> Exercise aim
What do the lines from the top of the data through the line with "done_q <= scan_q && last;" say? Quote them exactly and include both ends.

(Collected data)

○ ○ ○ ○ ○

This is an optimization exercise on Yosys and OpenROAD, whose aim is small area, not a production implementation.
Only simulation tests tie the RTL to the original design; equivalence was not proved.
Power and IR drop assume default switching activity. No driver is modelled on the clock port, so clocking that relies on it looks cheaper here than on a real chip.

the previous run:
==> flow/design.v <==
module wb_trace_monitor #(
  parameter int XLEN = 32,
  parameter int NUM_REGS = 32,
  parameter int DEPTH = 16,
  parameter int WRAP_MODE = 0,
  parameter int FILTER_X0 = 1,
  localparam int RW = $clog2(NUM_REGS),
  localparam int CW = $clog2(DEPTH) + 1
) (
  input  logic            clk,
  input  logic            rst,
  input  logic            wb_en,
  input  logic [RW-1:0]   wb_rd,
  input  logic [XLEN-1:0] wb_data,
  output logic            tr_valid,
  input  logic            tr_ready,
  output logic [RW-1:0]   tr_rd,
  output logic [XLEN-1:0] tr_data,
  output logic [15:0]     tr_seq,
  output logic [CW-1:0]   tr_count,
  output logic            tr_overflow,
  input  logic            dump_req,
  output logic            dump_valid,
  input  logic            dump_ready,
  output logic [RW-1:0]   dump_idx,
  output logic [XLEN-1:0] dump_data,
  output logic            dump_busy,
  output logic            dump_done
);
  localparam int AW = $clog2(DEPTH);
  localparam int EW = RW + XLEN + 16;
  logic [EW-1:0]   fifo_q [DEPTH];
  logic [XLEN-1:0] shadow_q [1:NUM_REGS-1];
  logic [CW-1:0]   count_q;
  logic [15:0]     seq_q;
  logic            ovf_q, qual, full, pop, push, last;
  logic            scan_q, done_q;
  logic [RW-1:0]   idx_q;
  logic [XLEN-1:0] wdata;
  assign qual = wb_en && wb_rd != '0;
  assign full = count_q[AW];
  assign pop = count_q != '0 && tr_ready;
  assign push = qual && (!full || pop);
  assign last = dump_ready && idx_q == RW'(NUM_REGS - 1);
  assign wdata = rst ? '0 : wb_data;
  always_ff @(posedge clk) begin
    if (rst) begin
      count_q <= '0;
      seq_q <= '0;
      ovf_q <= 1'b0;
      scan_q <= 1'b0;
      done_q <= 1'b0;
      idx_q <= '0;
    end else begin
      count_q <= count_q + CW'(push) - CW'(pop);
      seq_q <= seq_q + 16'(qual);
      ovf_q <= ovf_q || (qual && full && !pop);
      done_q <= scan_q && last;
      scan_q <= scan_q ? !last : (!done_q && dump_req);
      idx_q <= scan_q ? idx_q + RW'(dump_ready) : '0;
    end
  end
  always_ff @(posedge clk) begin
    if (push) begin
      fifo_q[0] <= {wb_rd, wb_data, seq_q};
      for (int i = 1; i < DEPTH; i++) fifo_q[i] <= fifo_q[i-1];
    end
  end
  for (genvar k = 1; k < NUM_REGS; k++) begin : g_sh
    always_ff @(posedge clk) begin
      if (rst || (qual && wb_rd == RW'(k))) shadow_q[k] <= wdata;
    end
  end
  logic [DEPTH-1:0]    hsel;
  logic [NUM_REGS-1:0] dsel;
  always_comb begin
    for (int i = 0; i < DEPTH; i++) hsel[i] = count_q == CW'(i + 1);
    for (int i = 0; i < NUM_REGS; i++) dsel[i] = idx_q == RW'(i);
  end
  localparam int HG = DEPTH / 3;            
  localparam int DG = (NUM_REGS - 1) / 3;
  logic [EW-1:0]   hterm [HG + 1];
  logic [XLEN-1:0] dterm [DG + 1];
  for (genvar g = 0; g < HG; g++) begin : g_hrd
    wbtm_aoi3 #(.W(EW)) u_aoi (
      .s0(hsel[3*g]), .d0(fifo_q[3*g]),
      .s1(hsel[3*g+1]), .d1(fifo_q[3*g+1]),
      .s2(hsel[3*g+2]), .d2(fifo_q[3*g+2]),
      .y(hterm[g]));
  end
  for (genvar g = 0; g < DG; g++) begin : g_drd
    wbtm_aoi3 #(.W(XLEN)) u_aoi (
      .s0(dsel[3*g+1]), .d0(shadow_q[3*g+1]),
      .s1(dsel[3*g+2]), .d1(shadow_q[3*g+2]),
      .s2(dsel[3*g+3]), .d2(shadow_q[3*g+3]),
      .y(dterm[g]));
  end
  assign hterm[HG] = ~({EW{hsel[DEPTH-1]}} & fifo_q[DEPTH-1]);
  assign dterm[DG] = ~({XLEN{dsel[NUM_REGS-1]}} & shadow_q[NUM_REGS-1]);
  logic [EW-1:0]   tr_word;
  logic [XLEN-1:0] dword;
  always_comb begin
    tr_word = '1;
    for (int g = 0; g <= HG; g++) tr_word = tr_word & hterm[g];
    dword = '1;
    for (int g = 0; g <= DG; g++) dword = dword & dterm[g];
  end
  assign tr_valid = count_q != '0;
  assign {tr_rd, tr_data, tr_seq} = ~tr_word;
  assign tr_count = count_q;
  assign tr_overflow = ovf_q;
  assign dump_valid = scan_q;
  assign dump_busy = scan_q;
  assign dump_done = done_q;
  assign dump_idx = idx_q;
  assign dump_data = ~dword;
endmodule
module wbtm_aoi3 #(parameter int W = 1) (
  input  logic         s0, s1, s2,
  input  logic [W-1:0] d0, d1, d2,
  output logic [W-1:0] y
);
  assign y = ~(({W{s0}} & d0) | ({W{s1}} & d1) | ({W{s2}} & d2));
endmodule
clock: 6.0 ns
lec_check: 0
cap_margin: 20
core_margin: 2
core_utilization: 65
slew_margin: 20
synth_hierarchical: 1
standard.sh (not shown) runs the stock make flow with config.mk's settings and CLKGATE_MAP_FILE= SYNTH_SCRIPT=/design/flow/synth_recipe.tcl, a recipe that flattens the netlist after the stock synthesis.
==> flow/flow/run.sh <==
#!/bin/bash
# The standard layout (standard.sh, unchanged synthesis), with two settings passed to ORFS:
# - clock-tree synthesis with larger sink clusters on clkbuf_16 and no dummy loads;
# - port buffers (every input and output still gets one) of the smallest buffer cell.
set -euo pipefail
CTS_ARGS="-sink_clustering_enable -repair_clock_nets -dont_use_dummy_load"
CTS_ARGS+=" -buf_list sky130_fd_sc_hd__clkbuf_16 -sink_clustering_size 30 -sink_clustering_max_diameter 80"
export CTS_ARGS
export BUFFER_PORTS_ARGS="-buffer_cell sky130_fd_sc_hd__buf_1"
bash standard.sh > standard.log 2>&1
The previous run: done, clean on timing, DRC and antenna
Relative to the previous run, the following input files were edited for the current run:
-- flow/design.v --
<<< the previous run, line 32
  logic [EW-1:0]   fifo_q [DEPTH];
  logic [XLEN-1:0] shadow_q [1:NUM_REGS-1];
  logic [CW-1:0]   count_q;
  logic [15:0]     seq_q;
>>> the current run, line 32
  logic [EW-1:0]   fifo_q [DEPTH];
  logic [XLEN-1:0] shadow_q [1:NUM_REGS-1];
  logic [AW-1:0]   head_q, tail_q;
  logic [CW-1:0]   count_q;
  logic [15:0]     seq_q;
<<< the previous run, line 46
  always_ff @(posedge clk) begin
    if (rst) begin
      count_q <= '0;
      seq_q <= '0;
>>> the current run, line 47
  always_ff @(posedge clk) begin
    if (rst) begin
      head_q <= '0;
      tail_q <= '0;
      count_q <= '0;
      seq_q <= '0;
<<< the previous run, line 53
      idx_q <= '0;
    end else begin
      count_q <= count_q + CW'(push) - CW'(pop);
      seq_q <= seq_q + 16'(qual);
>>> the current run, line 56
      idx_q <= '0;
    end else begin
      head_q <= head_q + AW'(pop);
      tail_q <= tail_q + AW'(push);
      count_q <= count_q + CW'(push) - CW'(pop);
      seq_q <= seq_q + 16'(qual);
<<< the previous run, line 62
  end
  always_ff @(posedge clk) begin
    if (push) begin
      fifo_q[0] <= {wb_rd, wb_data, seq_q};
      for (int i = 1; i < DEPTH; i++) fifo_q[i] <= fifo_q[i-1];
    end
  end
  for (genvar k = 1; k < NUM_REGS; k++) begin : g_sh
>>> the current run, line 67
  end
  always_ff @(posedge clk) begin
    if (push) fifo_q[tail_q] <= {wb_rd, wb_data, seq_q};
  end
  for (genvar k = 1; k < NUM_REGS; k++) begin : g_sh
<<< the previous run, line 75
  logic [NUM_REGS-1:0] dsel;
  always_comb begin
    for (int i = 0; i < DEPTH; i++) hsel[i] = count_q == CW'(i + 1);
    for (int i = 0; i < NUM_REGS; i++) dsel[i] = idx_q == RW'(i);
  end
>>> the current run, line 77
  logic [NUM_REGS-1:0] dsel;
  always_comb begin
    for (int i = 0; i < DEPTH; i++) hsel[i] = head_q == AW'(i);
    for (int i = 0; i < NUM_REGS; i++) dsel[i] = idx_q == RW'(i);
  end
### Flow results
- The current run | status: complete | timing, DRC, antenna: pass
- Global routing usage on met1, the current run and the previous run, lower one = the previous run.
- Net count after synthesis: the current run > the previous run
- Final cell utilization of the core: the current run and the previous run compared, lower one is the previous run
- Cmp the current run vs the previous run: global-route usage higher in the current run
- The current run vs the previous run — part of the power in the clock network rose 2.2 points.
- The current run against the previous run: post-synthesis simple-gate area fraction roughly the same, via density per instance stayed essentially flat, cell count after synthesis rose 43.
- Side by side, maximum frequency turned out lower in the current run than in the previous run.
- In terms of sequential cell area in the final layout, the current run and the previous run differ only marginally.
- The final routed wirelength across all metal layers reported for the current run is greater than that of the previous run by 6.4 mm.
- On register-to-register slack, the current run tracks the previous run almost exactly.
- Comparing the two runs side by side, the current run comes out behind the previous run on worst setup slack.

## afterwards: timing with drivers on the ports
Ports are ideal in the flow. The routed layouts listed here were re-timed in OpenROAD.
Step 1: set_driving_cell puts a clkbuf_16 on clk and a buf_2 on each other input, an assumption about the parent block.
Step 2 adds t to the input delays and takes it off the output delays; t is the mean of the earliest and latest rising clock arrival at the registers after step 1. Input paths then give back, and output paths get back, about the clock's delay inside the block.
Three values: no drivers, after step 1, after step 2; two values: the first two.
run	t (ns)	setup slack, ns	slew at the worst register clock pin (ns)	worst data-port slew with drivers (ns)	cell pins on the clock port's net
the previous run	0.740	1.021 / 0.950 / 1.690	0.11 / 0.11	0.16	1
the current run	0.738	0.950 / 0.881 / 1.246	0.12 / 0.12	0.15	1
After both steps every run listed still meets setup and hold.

○ ○ ○ ○ ○

> Answer below
This is an optimization exercise on Yosys and OpenROAD, whose aim is small area, not a production implementation.
Only simulation tests tie the RTL to the original design; equivalence was not proved.
Power and IR drop assume default switching activity. No driver is modelled on the clock port, so clocking that relies on it looks cheaper here than on a real chip.

the previous run:
==> flow/design.v <==
module wb_trace_monitor #(
  parameter int XLEN = 32,
  parameter int NUM_REGS = 32,
  parameter int DEPTH = 16,
  parameter int WRAP_MODE = 0,
  parameter int FILTER_X0 = 1,
  localparam int RW = $clog2(NUM_REGS),
  localparam int CW = $clog2(DEPTH) + 1
) (
  input  logic            clk,
  input  logic            rst,
  input  logic            wb_en,
  input  logic [RW-1:0]   wb_rd,
  input  logic [XLEN-1:0] wb_data,
  output logic            tr_valid,
  input  logic            tr_ready,
  output logic [RW-1:0]   tr_rd,
  output logic [XLEN-1:0] tr_data,
  output logic [15:0]     tr_seq,
  output logic [CW-1:0]   tr_count,
  output logic            tr_overflow,
  input  logic            dump_req,
  output logic            dump_valid,
  input  logic            dump_ready,
  output logic [RW-1:0]   dump_idx,
  output logic [XLEN-1:0] dump_data,
  output logic            dump_busy,
  output logic            dump_done
);
  localparam int AW = $clog2(DEPTH);
  localparam int EW = RW + XLEN + 16;
  logic [EW-1:0]   fifo_q [DEPTH];
  logic [XLEN-1:0] shadow_q [1:NUM_REGS-1];
  logic [CW-1:0]   count_q;
  logic [15:0]     seq_q;
  logic            ovf_q, qual, full, pop, push, last;
  logic            scan_q, done_q;
  logic [RW-1:0]   idx_q;
  logic [XLEN-1:0] wdata;
  assign qual = wb_en && wb_rd != '0;
  assign full = count_q[AW];
  assign pop = count_q != '0 && tr_ready;
  assign push = qual && (!full || pop);
  assign last = dump_ready && idx_q == RW'(NUM_REGS - 1);
  assign wdata = rst ? '0 : wb_data;
  always_ff @(posedge clk) begin
    if (rst) begin
      count_q <= '0;
      seq_q <= '0;
      ovf_q <= 1'b0;
      scan_q <= 1'b0;
      done_q <= 1'b0;
      idx_q <= '0;
    end else begin
      count_q <= count_q + CW'(push) - CW'(pop);
      seq_q <= seq_q + 16'(qual);
      ovf_q <= ovf_q || (qual && full && !pop);
      done_q <= scan_q && last;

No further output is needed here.